The OIG report includes the following recommendations for the Centers for Medicare & Medicaid Services (CMS):
- Implement additional claims processing edits to prevent inappropriate payments, based on all of the LCD requirements.
- Strengthen monitoring of billing for lower-limb prostheses. Specifically, for each supplier, contractors should determine: (1) the percentage of claims that did not meet certain Medicare requirements; (2) the percentage of claims for beneficiaries with no claims from their referring physicians; (3) the percentage of beneficiaries who had no Part A or Part B history related to an amputation; (4) the percentage of beneficiaries who received unusual combinations of prostheses; (5) the percentage of beneficiaries that suppliers have in common; (6) the percentage of beneficiaries who received prostheses for both lower limbs; (7) the percentage of beneficiaries who received prostheses for transfemoral amputations; (8) the average payment per beneficiary for transfemoral prostheses; and (9) the average payment per beneficiary for transtibial prostheses. CMS should develop thresholds for these measures and instruct its contractors to conduct additional reviews of suppliers that exceed the thresholds.

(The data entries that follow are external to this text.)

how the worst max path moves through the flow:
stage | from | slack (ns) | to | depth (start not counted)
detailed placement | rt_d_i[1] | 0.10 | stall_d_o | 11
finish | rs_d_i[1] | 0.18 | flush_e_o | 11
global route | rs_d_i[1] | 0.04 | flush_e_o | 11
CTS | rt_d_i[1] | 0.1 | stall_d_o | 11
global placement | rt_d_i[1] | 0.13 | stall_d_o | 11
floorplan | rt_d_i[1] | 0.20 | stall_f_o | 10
<file path="src/rtl/div_line.sv">
// div_line: fully pipelined unsigned restoring divider, one quotient bit per rank.
// Rank 0 registers the operands, ranks 1..DIVIDEND_LEN each retire one dividend bit.
module div_line #(
  parameter int DIVIDEND_LEN = 16,
  parameter int DIVISOR_LEN  = 8
) (
  input  logic                    clk,
  input  logic                    rst_n,
  input  logic                    rdy,
  input  logic [DIVIDEND_LEN-1:0] dividend,
  input  logic [DIVISOR_LEN-1:0]  divisor,
  output logic [DIVIDEND_LEN-1:0] quot,
  output logic [DIVISOR_LEN-1:0]  rem,
  output logic                    div_zero,
  output logic                    valid
);

  localparam int N = DIVIDEND_LEN;
  localparam int M = DIVISOR_LEN;

  // Streaming handshake: rdy=1 at an edge means the operands are taken at that
  // edge, with no backpressure. valid is rdy delayed by exactly N edges. When
  // valid=1 the quot/rem/div_zero outputs carry that sample's result. When
  // valid=0 they keep the last result (or zero after reset).

  // Ranks 0..N-1 are the operand register and the intermediate steps. Rank N is
  // the output register below.
  logic [N-1:0]        r_vld;
  logic [N-1:0]        r_zero;
  logic [N-1:0][M-1:0] r_dvs;
  logic [N-1:0][N-1:0] r_dvd;
  logic [N-1:0][N-1:0] r_quo;
  logic [N-1:0][M:0]   r_pr;

  logic [N-1:0] r_quot_o;
  logic [M-1:0] r_rem_o;
  logic         r_dz_o;
  logic         r_vld_o;

  // Step k consumes the state of rank k-1.
  logic [N:1][M:0] w_shift;
  logic [N:1][M:0] w_diff;
  logic [N:1][M:0] w_pr_nx;
  logic [N:1]      w_ge;
  logic            w_unused;

  always_comb begin
    w_shift = '0;
    w_diff  = '0;
    w_pr_nx = '0;
    w_ge    = '0;
    for (int k = 1; k <= N; k++) begin
      w_shift[k] = {r_pr[k-1][M-1:0], r_dvd[k-1][N-1]};
      w_ge[k]    = (w_shift[k] >= {1'b0, r_dvs[k-1]});
      w_diff[k]  = w_shift[k] - {1'b0, r_dvs[k-1]};
      w_pr_nx[k] = w_ge[k] ? w_diff[k] : w_shift[k];
    end
  end

  // The partial remainder stays below the divisor, so its top bit is always
  // zero. The upper quotient bits and the leftover dividend bits are never
  // read. They are folded into one sink so that nothing dangles.
  always_comb begin
    w_unused = ^r_dvd[N-1][N-2:0] ^ w_pr_nx[N][M];
    for (int k = 0; k < N; k++) begin
      w_unused = w_unused ^ r_quo[k][N-1] ^ r_pr[k][M];
    end
  end

  always_ff @(posedge clk) begin
    // Rank 0 loads unconditionally, so a bubble carries don't-care operands.
    r_vld[0]  <= rst_n & rdy;
    r_zero[0] <= (divisor == '0);
    r_dvs[0]  <= divisor;
    r_dvd[0]  <= dividend;
    r_quo[0]  <= '0;
    r_pr[0]   <= '0;

    for (int k = 1; k < N; k++) begin
      r_vld[k] <= rst_n & r_vld[k-1];
      if (r_vld[k-1]) begin
        r_zero[k] <= r_zero[k-1];
        r_dvs[k]  <= r_dvs[k-1];
        r_dvd[k]  <= r_dvd[k-1] << 1;
        r_quo[k]  <= {r_quo[k-1][N-2:0], w_ge[k]};
        r_pr[k]   <= w_pr_nx[k];
      end
    end

    if (!rst_n) begin
      r_vld_o  <= 1'b0;
      r_quot_o <= '0;
      r_rem_o  <= '0;
      r_dz_o   <= 1'b0;
    end else begin
      r_vld_o <= r_vld[N-1];
      if (r_vld[N-1]) begin
        // A zero divisor gives a fixed result that does not depend on the dividend.
        r_quot_o <= r_zero[N-1] ? '1 : {r_quo[N-1][N-2:0], w_ge[N]};
        r_rem_o  <= r_zero[N-1] ? '0 : w_pr_nx[N][M-1:0];
        r_dz_o   <= r_zero[N-1];
      end
    end
  end

  assign quot     = r_quot_o;
  assign rem      = r_rem_o;
  assign div_zero = r_dz_o;
  assign valid    = r_vld_o;

endmodule
</file>
<file path="config.mk">
export PLATFORM = sky130hd
export DESIGN_NAME = div_line
export DESIGN_NICKNAME = d
export VERILOG_FILES = /design/src/rtl/div_line.sv
export SDC_FILE = /design/constraint.sdc
export NUM_CORES = 1
export LEC_CHECK = 0
export ABC_AREA = 0
export CORE_AREA = 2 2 264 266
export DETAILED_ROUTE_END_ITERATION = 7
export DIE_AREA = 0 0 266 268
export HOLD_SLACK_MARGIN = 0.08
export PLACE_DENSITY_LB_ADDON = 0.08
export SETUP_SLACK_MARGIN = 0.4
export SLEW_MARGIN = 5
export SYNTH_ARGS = -nofsm -noshare
export SYNTH_HDL_FRONTEND = slang
export SYNTH_SLANG_ARGS = --single-unit
</file>
<file path="constraint.sdc">
create_clock -name clk -period 2.17 [get_ports clk]
set_clock_uncertainty 0.15 [all_clocks]
set_input_delay 0.434 -clock clk [delete_from_list [all_inputs] [get_ports clk]]
set_output_delay 0.434 -clock clk [all_outputs]
set_load 0.05 [all_outputs]
</file>
# Yosys cells after proc, flatten, opt, wreduce, memory -nomap -nowiden
# Index checks and enable logic that the tools add are counted.
# op_classes
addsub,16
n_lt_le_gt_ge,16
n_mux,18
bitwise_logic,16
reduce_logical,1
# op_table
op,count
greater-or-equal comparator 9 x 8 -> 1 bit,15
two-way mux 8 bit,16
subtractor 8 bit,15
AND 1 bit,16
two-way mux 16 bit,1
greater-or-equal comparator 1 x 8 -> 1 bit,1
logical NOT 8 bit,1
subtractor 1 x 8 -> 8 bit,1
two-way mux 1 bit,1
# word_totals
reg_bits,562
input_bits,27
output_inout_bits,26
elab_cells,151

# Longest topological paths before layout
# depth
word_depth,3
mapped_depth,10
mapped_depth_nobuf,9

# Worst setup path before layout
# Ideal clock, no wire load.
# synth_path
kind,reg2reg
start,register r_dvs[9] (netlist name)
end,register r_pr[20] (netlist name) (data pin)
setup_time_ns,0.260
t_arrival_ns,1.989
setup_slack_ns,-0.229
path_stages_with_launch,9
cell_sequence,edfxtp_1 > inv_1 > ha_1 > nor2b_4 > o31a_1 > o311ai_1 > and2b_1 > buf_6 > mux2_4
# synth_rtl
element,line_no,source
"start, declared",30,logic [N-1:0][M-1:0] r_dvs;
"start signal, assigned by index",83,r_dvs[k] <= r_dvs[k-1];
"end signal, assigned by index",86,r_pr[k] <= w_pr_nx[k];
"end, declared",33,logic [N-1:0][M:0] r_pr;

==> impl_metrics.py <==
metrics = {
    "global_routing": {
        "grt_pass1_wl_um": 79900,
        "gr-total-overflow": 0,
        "grt_max_degree": 35,
        "grt_usage_pct": 13.9,
        "antenna_found_initial": 0,
        "grt_pass1_vias": 15800,
    },
    "floorplan": {
        "die_area_um2": 71300,
        "fp.dieW_um": 266,
        "core_um2": 68200,
        "start_util_pct": 35.9,
        "fp-row-count": 96,
        "ios": 53,
        "die_y_um": 268,
    },
    "sta": {
        "worst_pin_slew_ns": 0.599,
        "finalCritPeriodShare_pct": 112,
        "whs_ns": 0.127,
        "fmax_ghz": 0.411,
        "max-slew-margin-rel_pct": 60.0,
        "setup_slack_ns": -0.265,
        "hold_viol_final": 0,
        "slew_violations": 0,
        "setup_viol": 108,
        "rsz0062_at_grt": "yes",
        "finalCriticalPeriod_ns": 2.43,
    },
    "clock_network": {
        "cts_num_sinks": 562,
        "clk_pin_slew_ns": 0.06,
        "cts_tree": "done",
        "clk_path_buf_depth": 3,
        "numCtsBuffers": 66,
        "clk_latency_ns": 0.60,
        "h-tree-depth": 3,
        "root_buffer": "clkbuf_16",
        "hold_buffers": 0,
    },
    "power_and_ir_drop": {
        "power.density_nw_per_um2": 698,
        "max-vdd-ir-drop_uv": 677,
        "power_leakage_nw": 13.3,
    },
    "cells_and_area": {
        "final_layout_size_suffix_gt1_share_pct": 42.5,
        "nets": 2477,
        "antennaDiodeCount": 0,
        "syn2layout_area_growth_pct": 38.9,
    },
    "run_status": {
        "violations": "setup timing",
        "status": "finished, violations left",
    },
    "setup_path": {
        "worstSetupStartpointType": "flop",
        "cp_data_required_time_ns": 2.36,
        "cp.arrival_ns": 2.63,
        "crit_fanout": 7,
        "cp-end-kind": "flop",
        "critPathKind": "reg -> reg",
    },
    "synth": {
        "avgSynthCellArea_um2": 14.7,
        "async_flop_share_pct": 0,
        "synth_compound_area_share_pct": 8.66,
        "synth_nets": 1835,
        "netlist_area_um2": 24500,
        "ys_seq_elements": 562,
        "yosysTopAreaCell": "edfxtp_1",
        "yosys_warnings": 0,
        "synth-main-ff-cell": "edfxtp_1",
        "synth_top_area_share_pct": 60.6,
        "synthSimpleGateAreaFrac_pct": 7.43,
        "synth_cells": 1671,
        "synth_top_family_by_area": "compound AO/OA/AOI/OAI gates",
        "synth_area_leaders": "edfxtp_1, ha_1, dfxtp_1",
        "ys_seq_area_share_pct": 66.1,
        "yosysMostFrequentCell": "edfxtp_1",
        "synth_xor_area_share_pct": 0.679,
        "ys_types": 62,
        "synthMuxAreaShare_pct": 6.21,
        "synth_common_cells": "edfxtp_1, inv_1, ha_1",
        "synth-edff-count": 495,
        "synthAdderAreaFrac_pct": 7.45,
    },
    "detailed_routing": {
        "drt_pass1_iterations": 4,
        "ant_nets": 0,
        "drc_errors": 0,
        "drtIter0Drc": 564,
        "num_vias": 15200,
        "vias_per_cell": 4.68,
        "wl_per_cell_um": 15.3,
        "routed_wl_um": 49500,
    },
    "worst_hold_path": {
        "hp-class": "in -> reg",
    },
    "place": {
        "place_congestion": 0.819,
        "pre_cts_ws_ns": -0.316,
        "dpl.hpwl_um": 34400,
        "io_buffers": 52,
    },
    "flow_run": {
        "drv_cap": 0,
    },
}
[worst paths after layout]
path	startpoint	endpoint	slack (ns)	cells after the start
max	r_dvs[17]	r_pr[33]	-0.26	8
max reg2reg	r_dvs[17]	r_pr[33]	-0.26	8
min reg2reg	r_dvd[4]	r_dvd[21]	0.24	0
min	dividend[3]	r_dvd[3]	0.13	1
[final cells by class]
type                       count  area, um2
multi-input combinational    910       8800
sequential                   562      16200
timing repair buffer         598       5020
clock buffer                  83       1820
tap                          882       1100
fill                        5876      34200
clock inverter                37        433
inverter                     175        669
[registers in the layout (all words and copies together), names as in the netlist, 8 cells and up]
name	count
quot	16
r_dvd	136
r_dvs	128
r_pr	120
r_quo	120
r_vld	16
r_zero	16
rem	8
[placed cells by master (no fill, tap or decap), drive strengths merged, types with 22 or more instances in the layout]
| cell type | netlist | final |
|---|---|---|
| mux2 | 68 | 68 |
| mux2i | 55 | 55 |
| nand4 | 28 | 28 |
| o21a | 30 | 30 |
| clkbuf | 8 | 83 |
| o31a | 27 | 27 |
| o21ai | 98 | 98 |
| a21oi | 71 | 71 |
| or4b | 22 | 22 |
| nand3 | 24 | 24 |
| dfxtp | 67 | 67 |
| inv | 175 | 178 |
| edfxtp | 495 | 495 |
| clkdlybuf4s50 | 0 | 26 |
| nor2b | 54 | 54 |
| nor2 | 115 | 115 |
| clkinv | 0 | 23 |
| ha | 122 | 122 |
| buf | 16 | 572 |
[power by group]
part           internal (mW)  switching [mW]
Sequential              11.7          0.0477
Combinational          0.403           0.305
Clock                   6.94            4.35
Total                   19.1            4.71
[metrics by stage]
step	TNS (ns)	std cells	instance area, um2	util (%)	power, mW
after global placement	-19.85	3009	29500	43.2	12.6
after detailed placement	-22.80	3009	29500	43.2	12.6
after CTS	-17.55	3202	33300	48.8	24.1
after floorplan	-13.31	1671	24700	-	12.3
after global routing	-25.99	3247	34100	49.9	24.7
final	-17.30	3247	34100	49.9	23.8
[cells by family after synthesis]
family,Yosys count
xor+xnor,19
simple gates,316
buf+inv,199
mux,123
fa+ha+maj,137
compound gates,315
flops,562
[layer usage]
metal,vias to the layer above,routed length (um),track usage [%]
met2,147,25700,25.4
met5,-,0,0
li1,7596,-,-
met3,78,1290,2.26
met4,0,977,4.71
met1,7386,21600,16.7
[worst max-delay path, stage by stage (launching register included)]
cell and delay [ns]:
edfxtp_1 0.39, inv_2 0.09, ha_4 0.20, nor2b_4 0.12, o31a_1 0.28, o311ai_2 0.30, and2b_1 0.21, buf_12 0.14
mux2_4 0.29
[timing repair]
item,CTS,global route
setup buffers,73,45
cloned,0,0
resized for setup,356,94
pin swaps,46,42
setup endpoints to repair,168,162
Power figures use the tool's default switching activity.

- Implement requirements that the referring physician have a face-to-face encounter to establish the beneficiary’s need for prostheses.
- Revise the LCD requirements. First, CMS should clarify the definitions of beneficiaries’ potential functional levels. Second, CMS should revise the LCD or take other steps to require that licensed/certified medical professionals, such as physical therapists, evaluate beneficiaries to determine their potential functional levels. Lastly, CMS should consider revising the LCD to deny as medically unnecessary certain combinations of prostheses, such as more than one definitive base prosthesis or prostheses for different sites of amputation billed for the same limb on the same date.
- Enhance screening for currently enrolled suppliers of lower-limb prostheses.
- Take appropriate action on suppliers with questionable billing. In a separate memorandum, OIG will refer the suppliers that were identified to CMS for appropriate action.
According to the OIG report, CMS concurs with all of recommendations except for the fifth one, stating that it has in place sufficient tools for increased scrutiny of existing providers of durable medical equipment, prosthetics, orthotics, and supplies (DMEPOS). CMS noted that if an existing supplier meets one of several triggering events, that supplier automatically is elevated to the high-risk level.
Based on this report and the findings of other OIG reports on DMEPOS, OIG maintains that all current suppliers of lower-limb prostheses should be placed at the high-risk level.